О, чёрт! Нет! Нет, нет, нет, нет!
Ив пошатывается, пока я пячусь. Стискивает зубы, опускает голову, сжимает кулаки.
– Ив!
– подскакивает к ней Дэвид, обнимает.
– Родная! Иди ты к чёрту, Эйв!
– рычит он, подняв голову.
– Убирайся на хрен!
– Пойдём, - увлекаю я за собой Анну. Она не может оторвать взгляда от Ив, уткнувшейся лбом в плечо Дэвида, и я утаскиваю её почти насильно.
– И всё же ты чудовище, - качает она головой всё ещё под впечатлением, пока я ловлю такси.
– Ты не представляешь себе, как я на самом деле хочу быть нормальным. Чтобы меня ценили за то, какой я есть, а не за то, что я есть. Не представляешь, какое проклятие жить без доверия и искренности. Когда все тебя хотят и никто не любит.
Машина останавливается до того, как она успевает ответить. Если она, конечно, собиралась отвечать. Но это уже неважно. Я, наконец, сказал то, что хотел до неё донести. Только услышала ли она меня?
Но в такси мы, как всегда, оба молчим. И я знаю почему. Она, так же, как и я, не любит ничем делиться при посторонних, даже будь это всего лишь водитель.
– Просто ты сам никого не любишь, Эйв, - возвращает она мне смокинг, скидывая его с плеч на крыльце своего дома.
– Это не так, Ан, - я кладу руку на её талию, скольжу по спине, привлекая к себе.
– Не так.
– И я, наверно, рада, что не чувствую твой феромон, - отстраняется она.
– Потому что могу сказать тебе «нет».
– Я не принимаю твоё «нет», - уверенно прижимаю её к себе. И положив руку на шею, впиваюсь в её губы дерзким, жадным, требовательным поцелуем.

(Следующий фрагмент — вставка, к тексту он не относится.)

==> config.mk <==
export PLATFORM = sky130hd
export DESIGN_NAME = tea_round_scheduler
export DESIGN_NICKNAME = d
export VERILOG_FILES = /design/src/rtl/tea_pkg.sv /design/src/rtl/tea_rr_arb.sv /design/src/rtl/tea_round_scheduler.sv
export SDC_FILE = /design/constraint.sdc
export NUM_CORES = 1
export LEC_CHECK = 0
export ABC_AREA = 1
export CAP_MARGIN = 20
export CORE_AREA = 4 4 90 92
export DETAILED_ROUTE_END_ITERATION = 10
export DIE_AREA = 0 0 94 96
export GPL_TIMING_DRIVEN = 0
export PLACE_DENSITY = 0.84
export REMOVE_ABC_BUFFERS = 1
export SLEW_MARGIN = 40
export SYNTH_ARGS = -nofsm -noshare
export SYNTH_HDL_FRONTEND = slang
export SYNTH_HIERARCHICAL = 1
export SYNTH_SLANG_ARGS = --single-unit
==> constraint.sdc <==
create_clock -name clk -period 6.35 [get_ports clk]
set_clock_uncertainty 0.2 [all_clocks]
set_input_delay 1.905 -clock clk [delete_from_list [all_inputs] [get_ports clk]]
set_output_delay 1.905 -clock clk [all_outputs]
set_load 0.02 [all_outputs]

«Ну давай же, гад! Работай!
– умоляю я свой проклятый феромон.
– Я знаю, что ты есть. В избытке. Так работай!»
Звонкая пощёчина служит мне убедительным ответом.

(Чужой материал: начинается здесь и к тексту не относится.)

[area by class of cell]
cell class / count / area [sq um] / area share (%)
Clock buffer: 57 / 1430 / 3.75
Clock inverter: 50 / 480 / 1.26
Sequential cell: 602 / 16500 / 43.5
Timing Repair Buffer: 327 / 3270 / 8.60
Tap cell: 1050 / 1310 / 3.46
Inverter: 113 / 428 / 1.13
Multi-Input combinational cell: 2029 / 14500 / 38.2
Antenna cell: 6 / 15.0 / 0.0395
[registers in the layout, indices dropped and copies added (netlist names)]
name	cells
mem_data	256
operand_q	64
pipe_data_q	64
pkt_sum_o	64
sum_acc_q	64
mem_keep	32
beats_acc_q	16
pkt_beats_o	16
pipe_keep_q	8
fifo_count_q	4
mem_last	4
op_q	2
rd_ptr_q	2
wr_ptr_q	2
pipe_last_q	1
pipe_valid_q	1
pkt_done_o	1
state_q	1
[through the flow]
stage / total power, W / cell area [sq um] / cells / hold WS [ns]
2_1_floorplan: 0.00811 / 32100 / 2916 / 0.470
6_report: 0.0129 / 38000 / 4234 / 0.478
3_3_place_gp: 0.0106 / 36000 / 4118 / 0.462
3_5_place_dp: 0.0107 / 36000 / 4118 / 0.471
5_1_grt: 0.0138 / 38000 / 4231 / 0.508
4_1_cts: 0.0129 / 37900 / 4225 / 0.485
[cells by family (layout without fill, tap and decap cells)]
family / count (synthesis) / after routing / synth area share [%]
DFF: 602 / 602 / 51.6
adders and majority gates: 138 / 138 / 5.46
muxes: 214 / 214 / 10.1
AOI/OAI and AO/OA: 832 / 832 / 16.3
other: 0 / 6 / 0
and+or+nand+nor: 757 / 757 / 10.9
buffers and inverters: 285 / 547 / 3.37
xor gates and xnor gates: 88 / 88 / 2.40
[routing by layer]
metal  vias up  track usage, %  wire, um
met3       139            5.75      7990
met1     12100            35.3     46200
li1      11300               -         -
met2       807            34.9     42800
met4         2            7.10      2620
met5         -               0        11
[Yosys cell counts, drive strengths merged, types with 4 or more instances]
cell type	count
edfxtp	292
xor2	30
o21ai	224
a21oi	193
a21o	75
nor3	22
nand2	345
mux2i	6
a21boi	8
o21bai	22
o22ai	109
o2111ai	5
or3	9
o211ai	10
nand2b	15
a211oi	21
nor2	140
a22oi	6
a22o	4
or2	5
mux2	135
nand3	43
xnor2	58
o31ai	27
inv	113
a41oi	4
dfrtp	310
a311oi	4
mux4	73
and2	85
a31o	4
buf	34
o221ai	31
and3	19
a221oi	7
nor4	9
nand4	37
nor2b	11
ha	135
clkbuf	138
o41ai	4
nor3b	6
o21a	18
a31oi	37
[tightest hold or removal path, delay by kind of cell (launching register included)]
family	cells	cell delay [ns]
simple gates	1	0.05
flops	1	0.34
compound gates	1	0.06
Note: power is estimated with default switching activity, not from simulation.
--- src/rtl/bitblaster_pkg.sv ---
`default_nettype none
// ---------------------------------------------------------------------------
// Module   : bitblaster_pkg
// Purpose  : Shared opcode fields, sequencer state encoding and ld decode.
// Revision : 1.0
// ---------------------------------------------------------------------------
package bitblaster_pkg;

  localparam logic [3:0] OPC_LD_NIB  = 4'b0000;
  localparam logic [1:0] OPC_FMT_REG = 2'b00;

  typedef enum logic [2:0] {
    ST_IDLE     = 3'd0,
    ST_SETUP    = 3'd1,
    ST_HI       = 3'd2,
    ST_LO       = 3'd3,
    ST_FINISHED = 3'd4,
    ST_ERROR    = 3'd5
  } seq_state_t;

  // An ld carries its operand in the following program word.
  function automatic logic is_ld_word(input logic [9:0] word);
    return (word[9:8] == OPC_FMT_REG) && (word[3:0] == OPC_LD_NIB);
  endfunction

endpackage
`default_nettype wire

--- src/rtl/program_sequencer_step_pulse_gen.sv ---
`default_nettype none
// ---------------------------------------------------------------------------
// Module   : step_pulse_gen
// Purpose  : Phase timer for SETUP/HI/LO; issues phase-done strobes and the
//            registered step clock.
// Revision : 1.0
// ---------------------------------------------------------------------------
module step_pulse_gen
  import bitblaster_pkg::*;
#(
  parameter int HALF_CYC = 16
) (
  input  logic       clk,
  input  logic       rst,
  input  seq_state_t i_state,
  input  seq_state_t i_state_next,
  output logic       o_setup_done,
  output logic       o_hi_done,
  output logic       o_lo_done,
  output logic       o_step_clk
);

  localparam int            TW       = (HALF_CYC > 1) ? $clog2(HALF_CYC) : 1;
  localparam logic [TW-1:0] TMR_LAST = TW'(HALF_CYC - 1);

  logic [TW-1:0] tmr_q, tmr_d;
  logic          step_clk_q, step_clk_d;
  logic          in_phase;
  logic          phase_last;

  always_comb begin
    in_phase     = (i_state == ST_SETUP) || (i_state == ST_HI) || (i_state == ST_LO);
    phase_last   = in_phase && (tmr_q == TMR_LAST);
    tmr_d        = (in_phase && !phase_last) ? tmr_q + 1'b1 : '0;
    // Registered from the next state so the button line is glitch-free.
    step_clk_d   = (i_state_next == ST_HI);
    o_setup_done = phase_last && (i_state == ST_SETUP);
    o_hi_done    = phase_last && (i_state == ST_HI);
    o_lo_done    = phase_last && (i_state == ST_LO);
  end

  always_ff @(posedge clk) begin
    if (rst) begin
      tmr_q      <= '0;
      step_clk_q <= 1'b0;
    end else begin
      tmr_q      <= tmr_d;
      step_clk_q <= step_clk_d;
    end
  end

  assign o_step_clk = step_clk_q;

endmodule
`default_nettype wire

--- src/rtl/program_sequencer.sv ---
`default_nettype none
// ---------------------------------------------------------------------------
// Module   : program_sequencer
// Purpose  : Replays a stored program into the processor switch/step-button
//            inputs, using the done flag to find instruction boundaries.
// Revision : 1.0
// ---------------------------------------------------------------------------
module program_sequencer
  import bitblaster_pkg::*;
#(
  parameter int DEPTH     = 16,
  parameter int AW        = $clog2(DEPTH),
  parameter int HALF_CYC  = 16,
  parameter int MAX_STEPS = 4
) (
  input  logic          CLK_50MHz,
  input  logic          CLR,
  input  logic          PRG_WE,
  input  logic [AW-1:0] PRG_WADDR,
  input  logic [9:0]    PRG_WDATA,
  input  logic [AW:0]   PRG_LEN,
  input  logic          START,
  input  logic          DONE_I,
  output logic [9:0]    DATA_O,
  output logic          STEP_CLK_O,
  output logic          BUSY,
  output logic          FINISHED,
  output logic          ERR,
  output logic [AW:0]   PC_O
);

  localparam int            CW      = $clog2(MAX_STEPS + 1);
  localparam logic [CW-1:0] CNT_ONE = CW'(1);
  localparam logic [CW-1:0] CNT_TWO = CW'(2);
  localparam logic [CW-1:0] CNT_MAX = CW'(MAX_STEPS);
  localparam logic [AW:0]   LEN_MAX = (AW + 1)'(DEPTH);

  seq_state_t    state_q, state_d;
  logic [AW:0]   pc_q, pc_d;
  logic [AW:0]   len_q, len_d;
  logic [CW-1:0] cnt_q, cnt_d;
  logic          is_ld_q, is_ld_d;
  logic          final_q, final_d;
  logic [9:0]    mem_q [DEPTH];

  logic          busy;
  logic          pc_in_range;
  logic [9:0]    rd_word;
  logic          pc_step;
  logic [AW:0]   pc_next;
  logic          setup_done, hi_done, lo_done;

  step_pulse_gen #(
    .HALF_CYC (HALF_CYC)
  ) u_pulse (
    .clk          (CLK_50MHz),
    .rst          (CLR),
    .i_state      (state_q),
    .i_state_next (state_d),
    .o_setup_done (setup_done),
    .o_hi_done    (hi_done),
    .o_lo_done    (lo_done),
    .o_step_clk   (STEP_CLK_O)
  );

  always_comb begin
    busy        = (state_q == ST_SETUP) || (state_q == ST_HI) || (state_q == ST_LO);
    pc_in_range = (pc_q < len_q);
    // Past the end of the program the switches read zero; memory is never indexed there.
    rd_word     = pc_in_range ? mem_q[pc_q[AW-1:0]] : '0;
    pc_step     = (cnt_q == CNT_ONE) || ((cnt_q == CNT_TWO) && is_ld_q);
    pc_next     = (pc_step && pc_in_range) ? pc_q + 1'b1 : pc_q;
  end

  always_comb begin
    state_d = state_q;
    pc_d    = pc_q;
    len_d   = len_q;
    cnt_d   = cnt_q;
    is_ld_d = is_ld_q;
    final_d = final_q;
    case (state_q)
      ST_IDLE, ST_FINISHED, ST_ERROR: begin
        if (START) begin
          len_d   = (PRG_LEN > LEN_MAX) ? LEN_MAX : PRG_LEN;
          pc_d    = '0;
          cnt_d   = CNT_ONE;
          is_ld_d = 1'b0;
          final_d = 1'b0;
          state_d = (PRG_LEN == '0) ? ST_FINISHED : ST_SETUP;
        end
      end
      ST_SETUP: begin
        if (setup_done) begin
          if (cnt_q == CNT_ONE) begin
            is_ld_d = is_ld_word(rd_word);
            final_d = 1'b0;
          end else begin
            final_d = DONE_I;
          end
          state_d = ST_HI;
        end
      end
      ST_HI: begin
        if (hi_done) state_d = ST_LO;
      end
      ST_LO: begin
        if (lo_done) begin
          pc_d = pc_next;
          if (final_q) begin
            cnt_d   = CNT_ONE;
            state_d = (pc_next == len_q) ? ST_FINISHED : ST_SETUP;
          end else if (cnt_q == CNT_MAX) begin
            state_d = ST_ERROR;
          end else begin
            cnt_d   = cnt_q + 1'b1;
            state_d = ST_SETUP;
          end
        end
      end
      default: state_d = ST_IDLE;
    endcase
  end

  always_ff @(posedge CLK_50MHz) begin
    if (CLR) begin
      state_q <= ST_IDLE;
      pc_q    <= '0;
      len_q   <= '0;
      cnt_q   <= '0;
      is_ld_q <= 1'b0;
      final_q <= 1'b0;
    end else begin
      state_q <= state_d;
      pc_q    <= pc_d;
      len_q   <= len_d;
      cnt_q   <= cnt_d;
      is_ld_q <= is_ld_d;
      final_q <= final_d;
    end
  end

  // Program storage deliberately survives CLR.
  always_ff @(posedge CLK_50MHz) begin
    if (PRG_WE && !busy) mem_q[PRG_WADDR] <= PRG_WDATA;
  end

  assign DATA_O   = busy ? rd_word : '0;
  assign BUSY     = busy;
  assign FINISHED = (state_q == ST_FINISHED);
  assign ERR      = (state_q == ST_ERROR);
  assign PC_O     = pc_q;

endmodule
`default_nettype wire
`config.mk`:
```
export PLATFORM = sky130hd
export DESIGN_NAME = pipe_ctrl
export DESIGN_NICKNAME = d
export VERILOG_FILES = /design/src/rtl/pipe_ctrl.sv
export SDC_FILE = /design/constraint.sdc
export NUM_CORES = 1
export LEC_CHECK = 0
export CORE_MARGIN = 2
export CORE_UTILIZATION = 33
export CTS_BUF_LIST = sky130_fd_sc_hd__clkbuf_16
export DETAILED_ROUTE_END_ITERATION = 12
export MAX_ROUTING_LAYER = met4
export PLACE_DENSITY = 0.78
export SLEW_MARGIN = 20
export SYNTH_ARGS = -nofsm -noshare
export SYNTH_HDL_FRONTEND = slang
export SYNTH_SLANG_ARGS = --single-unit
```
`constraint.sdc`:
```
create_clock -name clk -period 1.5 [get_ports clk]
set_input_delay 0.15 -clock clk [delete_from_list [all_inputs] [get_ports clk]]
set_output_delay 0.15 -clock clk [all_outputs]
set_load 0.05 [all_outputs]
```
File: src/rtl/combo_sequence_checker_pkg.sv
// Shared types and helpers for the combination-lock sequence checker.
package combo_pkg;

  localparam int CODE_W      = 3;
  localparam logic [CODE_W-1:0] CODE_NONE = 3'b000;
  // Widest packed combination supported (7 digits of 3 bits).
  localparam int COMBO_MAX_W = 21;

  typedef enum logic [1:0] {
    ST_ENTRY   = 2'd0,
    ST_OPEN    = 2'd1,
    ST_LOCKOUT = 2'd2
  } state_e;

  // Returns digit number idx of the packed combination; digit 0 sits in the top bits.
  function automatic logic [CODE_W-1:0] combo_digit(
    input logic [COMBO_MAX_W-1:0] combo,
    input int unsigned            digits,
    input logic [CODE_W-1:0]      idx
  );
    logic [COMBO_MAX_W-1:0] shifted;
    int unsigned            shamt;
    if (32'(idx) < digits) begin
      shamt = 32'd3 * (digits - 32'd1 - 32'(idx));
    end else begin
      shamt = 32'd0;
    end
    shifted = combo >> shamt;
    return shifted[CODE_W-1:0];
  endfunction

endpackage

File: src/rtl/combo_sequence_checker_press_detect.sv
// Two-stage capture of the encoder code and rising-from-idle press detection.
// The first stage also brings the asynchronous code into the clock domain.
module press_detect
  import combo_pkg::*;
(
  input  logic              clk_i,
  input  logic              rst_i,
  input  logic [CODE_W-1:0] code_i,
  output logic              press_o,
  output logic [CODE_W-1:0] press_code_o
);

  logic [CODE_W-1:0] code_q;
  logic [CODE_W-1:0] code_p_q;

  // Capture the code, then keep its previous value for edge detection
  always_ff @(posedge clk_i or posedge rst_i) begin
    if (rst_i) begin
      code_q   <= CODE_NONE;
      code_p_q <= CODE_NONE;
    end else begin
      code_q   <= code_i;
      code_p_q <= code_q;
    end
  end

  // A press is only a move away from "no button"; sliding between buttons is not one.
  assign press_o      = (code_q != CODE_NONE) && (code_p_q == CODE_NONE);
  assign press_code_o = code_q;

endmodule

– Спокойной ночи, Эйвер Хант!
– сверкают гневом глаза Анны, когда я её отпускаю.
– Ан, - боюсь подойти ближе, пока она открывает дверь.
– Прости.
– Чёрт, - оборачивается она озабоченно. Я замираю с надеждой. Но она лишь расстроено вздыхает.
– Я забыла в ресторане цветы.
Я получил по морде, извинился, отступил. Да что там, я душу вынул и выпотрошил к её ногам, а она сожалеет о каких-то занюханных цветах.

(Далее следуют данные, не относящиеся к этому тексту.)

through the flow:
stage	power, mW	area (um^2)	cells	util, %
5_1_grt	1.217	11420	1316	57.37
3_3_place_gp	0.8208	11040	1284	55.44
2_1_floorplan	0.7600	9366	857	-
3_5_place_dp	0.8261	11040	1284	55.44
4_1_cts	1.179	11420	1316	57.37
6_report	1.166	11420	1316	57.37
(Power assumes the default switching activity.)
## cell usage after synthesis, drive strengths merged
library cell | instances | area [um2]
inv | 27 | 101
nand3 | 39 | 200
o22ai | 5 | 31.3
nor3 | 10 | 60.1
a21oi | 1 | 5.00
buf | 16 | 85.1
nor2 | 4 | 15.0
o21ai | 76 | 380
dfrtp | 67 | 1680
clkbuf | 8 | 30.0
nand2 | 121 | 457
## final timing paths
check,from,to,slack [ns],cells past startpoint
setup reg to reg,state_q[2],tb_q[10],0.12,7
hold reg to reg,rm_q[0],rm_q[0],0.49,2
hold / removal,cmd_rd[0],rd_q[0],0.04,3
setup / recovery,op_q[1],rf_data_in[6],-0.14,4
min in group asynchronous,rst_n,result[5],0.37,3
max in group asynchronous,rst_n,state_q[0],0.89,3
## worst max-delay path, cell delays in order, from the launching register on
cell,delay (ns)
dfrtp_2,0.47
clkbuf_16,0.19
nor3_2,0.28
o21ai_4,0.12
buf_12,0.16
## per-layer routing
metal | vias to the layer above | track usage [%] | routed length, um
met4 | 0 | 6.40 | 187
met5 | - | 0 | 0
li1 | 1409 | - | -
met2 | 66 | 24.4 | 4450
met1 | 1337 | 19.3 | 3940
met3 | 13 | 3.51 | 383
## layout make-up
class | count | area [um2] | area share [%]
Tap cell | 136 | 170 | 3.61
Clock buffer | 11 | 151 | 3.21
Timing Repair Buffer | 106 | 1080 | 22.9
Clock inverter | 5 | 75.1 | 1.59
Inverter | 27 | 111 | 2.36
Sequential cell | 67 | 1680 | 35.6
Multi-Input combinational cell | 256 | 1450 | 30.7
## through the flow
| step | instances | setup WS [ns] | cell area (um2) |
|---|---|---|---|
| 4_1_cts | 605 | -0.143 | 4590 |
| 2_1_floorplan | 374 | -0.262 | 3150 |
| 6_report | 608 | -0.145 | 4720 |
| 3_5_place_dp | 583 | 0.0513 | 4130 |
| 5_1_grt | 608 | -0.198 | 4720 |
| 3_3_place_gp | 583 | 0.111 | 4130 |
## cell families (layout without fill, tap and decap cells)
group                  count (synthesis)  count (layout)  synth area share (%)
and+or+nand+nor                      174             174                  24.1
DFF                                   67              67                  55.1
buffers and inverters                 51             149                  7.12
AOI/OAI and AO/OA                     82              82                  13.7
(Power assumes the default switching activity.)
## config.mk

```make
export PLATFORM = sky130hd
export DESIGN_NAME = pixel_packer
export DESIGN_NICKNAME = d
export VERILOG_FILES = /design/src/rtl/pixel_packer.sv
export SDC_FILE = /design/constraint.sdc
export NUM_CORES = 1
export LEC_CHECK = 0
export CELL_PAD_IN_SITES_DETAIL_PLACEMENT = 0
export CELL_PAD_IN_SITES_GLOBAL_PLACEMENT = 1
export CORE_MARGIN = 4
export CORE_UTILIZATION = 43
export CTS_BUF_LIST = sky130_fd_sc_hd__clkbuf_16
export DETAILED_ROUTE_END_ITERATION = 6
export PLACE_DENSITY = 0.88
export SLEW_MARGIN = 20
export SYNTH_ARGS = -nofsm -noshare
export SYNTH_HDL_FRONTEND = slang
export SYNTH_SLANG_ARGS = --single-unit
export TNS_END_PERCENT = 100
```

## constraint.sdc

```tcl
create_clock -name clock -period 4.6 [get_ports clock]
set_clock_uncertainty 0.15 [all_clocks]
set_input_delay 0.69 -clock clock [delete_from_list [all_inputs] [get_ports clock]]
set_output_delay 0.69 -clock clock [all_outputs]
set_load 0.01 [all_outputs]
```

## src/rtl/pixel_packer.sv

```systemverilog
// pixel_packer: packs FWFT 8-bit pixels little-endian into 32-bit words, zero-pads each frame's last word, pulses frame_done and counts frames (ports: clock, reset, in_rd_en/in_empty/in_dout, out_wr_en/out_full/out_din, frame_done, frame_count)
module pixel_packer #(
  parameter int WIDTH = 720,
  parameter int HEIGHT = 540,
  parameter int PIX_PER_WORD = 4
) (
  input  logic        clock,
  input  logic        reset,
  output logic        in_rd_en,
  input  logic        in_empty,
  input  logic [7:0]  in_dout,
  output logic        out_wr_en,
  input  logic        out_full,
  output logic [31:0] out_din,
  output logic        frame_done,
  output logic [15:0] frame_count
);
  localparam int NPIX = WIDTH * HEIGHT;
  localparam int CW = $clog2(NPIX) > 20 ? $clog2(NPIX) : 20;
  localparam int LW = PIX_PER_WORD > 1 ? $clog2(PIX_PER_WORD) : 1;
  localparam logic [CW-1:0] LAST_PIX = CW'(NPIX - 1);
  localparam logic [LW-1:0] LAST_LANE = LW'(PIX_PER_WORD - 1);
  typedef enum logic {S_COLLECT, S_WRITE} state_t;
  state_t state, state_n;
  logic [31:0] word_reg, word_n;
  logic [LW-1:0] lane, lane_n;
  logic [CW-1:0] pix_cnt, cnt_n;
  logic last_flag, last_n, done_n;
  logic [15:0] fc_n;
  assign out_din = word_reg;
  always_ff @(posedge clock or posedge reset) begin
    if (reset) begin
      state <= S_COLLECT;
      word_reg <= '0;
      lane <= '0;
      pix_cnt <= '0;
      last_flag <= 1'b0;
      frame_done <= 1'b0;
      frame_count <= '0;
    end else begin
      state <= state_n;
      word_reg <= word_n;
      lane <= lane_n;
      pix_cnt <= cnt_n;
      last_flag <= last_n;
      frame_done <= done_n;
      frame_count <= fc_n;
    end
  end
  always_comb begin
    state_n = state;
    word_n = word_reg;
    lane_n = lane;
    cnt_n = pix_cnt;
    last_n = last_flag;
    done_n = 1'b0;
    fc_n = frame_count;
    in_rd_en = state == S_COLLECT && !in_empty;
    out_wr_en = state == S_WRITE && !out_full;
    if (in_rd_en) begin
      word_n[{lane, 3'b000} +: 8] = in_dout;
      if (pix_cnt == LAST_PIX) begin
        last_n = 1'b1;
        cnt_n = '0;
        state_n = S_WRITE;
      end else if (lane == LAST_LANE) begin
        cnt_n = pix_cnt + 1'b1;
        state_n = S_WRITE;
      end else begin
        lane_n = lane + 1'b1;
        cnt_n = pix_cnt + 1'b1;
      end
    end
    // zeroing on accept is what pads the unused upper lanes of a frame's final word
    if (out_wr_en) begin
      word_n = '0;
      lane_n = '0;
      state_n = S_COLLECT;
      last_n = 1'b0;
      done_n = last_flag;
      fc_n = frame_count + 16'(last_flag);
    end
  end
endmodule

```

==> summary.md <==
| Metric | Value |
|---|---|
| Outcome | `complete, no violations` |
| Fraction of layout cells with a size suffix above 1 | `0.0663` |
| CP cell instances | `clkdlybuf4s50_1, or2_1, inv_1, clkdlybuf4s50_1` |
| Mapped Cells | `280` |
| Sequential area share after synthesis | `0.570` |
| Maximum vdd drop | `0.241 mV` |
| Die Area | `8900 sq um` |
| CTS clk-pin slew, worst paths | `0.05 ns` |
| Fin. Hold Viols | `0` |
| Synth Flop Type | `dfrtp_1` |
| Required time worst endpoint | `3.76 ns` |
| Pwr Density | `544 nW/um^2` |
| Die W | `94.4 microns` |
| Slew Viols, Final | `0` |
| Row count | `31` |
| CP endpoint kind | `primary output` |
| Initial Utilization | `0.442` |
| Die height | `94.4 microns` |
| Iteration-0 DRC count of the detailed router | `127` |
| Commonest non-fill, non-tap cell in the layout | `dfrtp_1` |
| Placed Cells | `430` |
| Actual slew at the worst max-slew pin | `0.833 ns` |
| Reg2reg end | `pix_cnt[15]` |
| Most frequent cells in the layout | `dfrtp_1 (73), clkdlybuf4s50_1 (62), a22o_1 (32), nand2_1 (25), nor2_1 (19)` |
| Per-cell routed wire length | `15.9 microns` |
| Hold Path Origin | `pix_cnt[19]` |
| GP Congestion | `0.795` |
| IO Pins | `63` |
| Bufs and invs on worst path | `3` |
| Hold Path Sink | `pix_cnt[19]` |
| Hold crit path type | `reg2reg` |
| Most frequent CP cell | `clkdlybuf4s50_1` |
| R2r startpoint | `state` |
| RSZ-0062 raised after global routing | `no` |
| Syn Std Cell Area | `3210 sq um` |
| Final period utilization | `0.706` |
| Vias/cell | `5.29` |
| TritonRoute pass-1 iters | `4` |
| Avg Inst Size Synth | `11.5 sq um` |
| DR vias | `2360` |
| Library cells used by synthesis | `36` |
| Max Cap Viol | `0` |
| CTS tree | `built` |
| Delay of the slowest critical-path stage | `0.61 ns` |
| Final core occ | `0.584` |
| Critical path class | `in2out` |
| Routed Antenna Nets | `0` |
| CTS Buf Count | `9` |
| Yosys reg bits | `73` |
| Number of global-route vias before repair | `2306` |
| Fin Setup TNS | `0 ns` |
| First-pass GRT wire length | `11800 microns` |
| Worst EP arrival | `2.41 ns` |
| CP max stage cell | `clkdlybuf4s50_1` |
| Worst-skew pair later-pin latency | `0.33 ns` |
| Total grt overflow | `0` |
| DRT Wirelength | `7100 microns` |
| Post-CTS Hold Buffers | `0` |
| LEAKAGE | `1.94 nW` |
| Htree depth | `3` |
| Delay-heaviest family, CP | `buffers and inverters` |
| Dpl hpwl | `5010 microns` |
| Yosys warns | `0` |
| Root Buffer | `clkbuf_16` |
| Number of buffers added on ports | `62` |
| Rel. slew slack | `0.445` |
| # DRC | `0` |
| Min Tclk post-route | `3.25 ns` |
| Syn_nets | `301` |
| CTS max path bufs | `2` |
| FMAX | `0.308 GHz` |
| Setup violations, final | `0` |
| Fin cells | `446` |
| EDFF count, synth | `0` |
| ANT cells | `0` |
| Hold Path Cell Cnt | `1` |
| Reg2Reg Depth | `6` |
| Crit-path max FO | `12` |
| Core Area | `7250 sq um` |
| CTS resizes | `0` |
| Gr usage total | `0.172` |
| Setup Buffers After CTS | `0` |
| Fin nets | `363` |
| Post-synth ARST share | `1.00` |
| Syn-to-layout area delta | `32.0%` |
| Reg2Reg Setup Slack | `2.22 ns` |
| Fill count | `609` |
| CTS Sinks | `73` |
| Initial antenna violation count | `0` |
| Worst Setup Start Kind | `input port` |
| Largest net degree at the start of global routing | `40` |
## through the flow
step	total power, mW	hold slack [ns]	cell area (sq um)	worst slack [ns]
5_1_grt	2.42	0.351	4230	1.26
4_1_cts	2.33	0.327	4230	1.34
2_1_floorplan	1.20	0.285	3210	1.91
3_3_place_gp	1.50	0.308	3890	1.40
3_5_place_dp	1.52	0.314	3890	1.35
6_report	2.30	0.322	4230	1.35
## final cells by class
type,instances,area [sq um],area share
Multi-Input combinational cell,186,1280,0.302
Clock buffer,9,225,0.0532
Inverter,9,33.8,0.00798
Sequential cell,73,1830,0.431
Clock inverter,7,119,0.0281
Timing Repair Buffer,63,628,0.148
Tap cell,99,124,0.0293
## per-layer routing
metal	part of all wire	global-route usage	up-vias
li1	-	-	1143
met1	0.46	0.229	1154
met2	0.47	0.275	53
met3	0.051	0.0414	10
met4	0.014	0.0614	0
met5	0	0	-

И захлопывает дверь у меня перед носом.
Да
я счастливчик! Я не просто влюблён в единственную в мире женщину, не чувствующую мой феромон, кажется, я люблю бессердечную каменную статую.54. Анна
Прижимаюсь затылком к закрытой двери.
Его лёгкие шаги по лестнице. Хлопок двери машины. Шуршание по асфальту шин отъезжающего такси.
Не знаю, что чувствую. Не понимаю, что со мной происходит. Я в полном раздрае.
Я его ненавижу. И я его люблю.
Я его не знаю. И я знаю его настолько, что вижу, как он потирает щёку, сидя на заднем сиденье.
Я зла на него. И зла на себя.
Я пытаюсь оставить его в прошлом. И надеюсь на будущее.
Но сегодня я уже ни в чём не смогу разобраться. Особенно в себе. Особенно стоя в душе, где стена ещё хранит отпечаток его спины. В душе, где по словам его учёного друга точно не было никакого феромона, смытого горячей водой. А притяжение было. Моё к нему. И его ко мне.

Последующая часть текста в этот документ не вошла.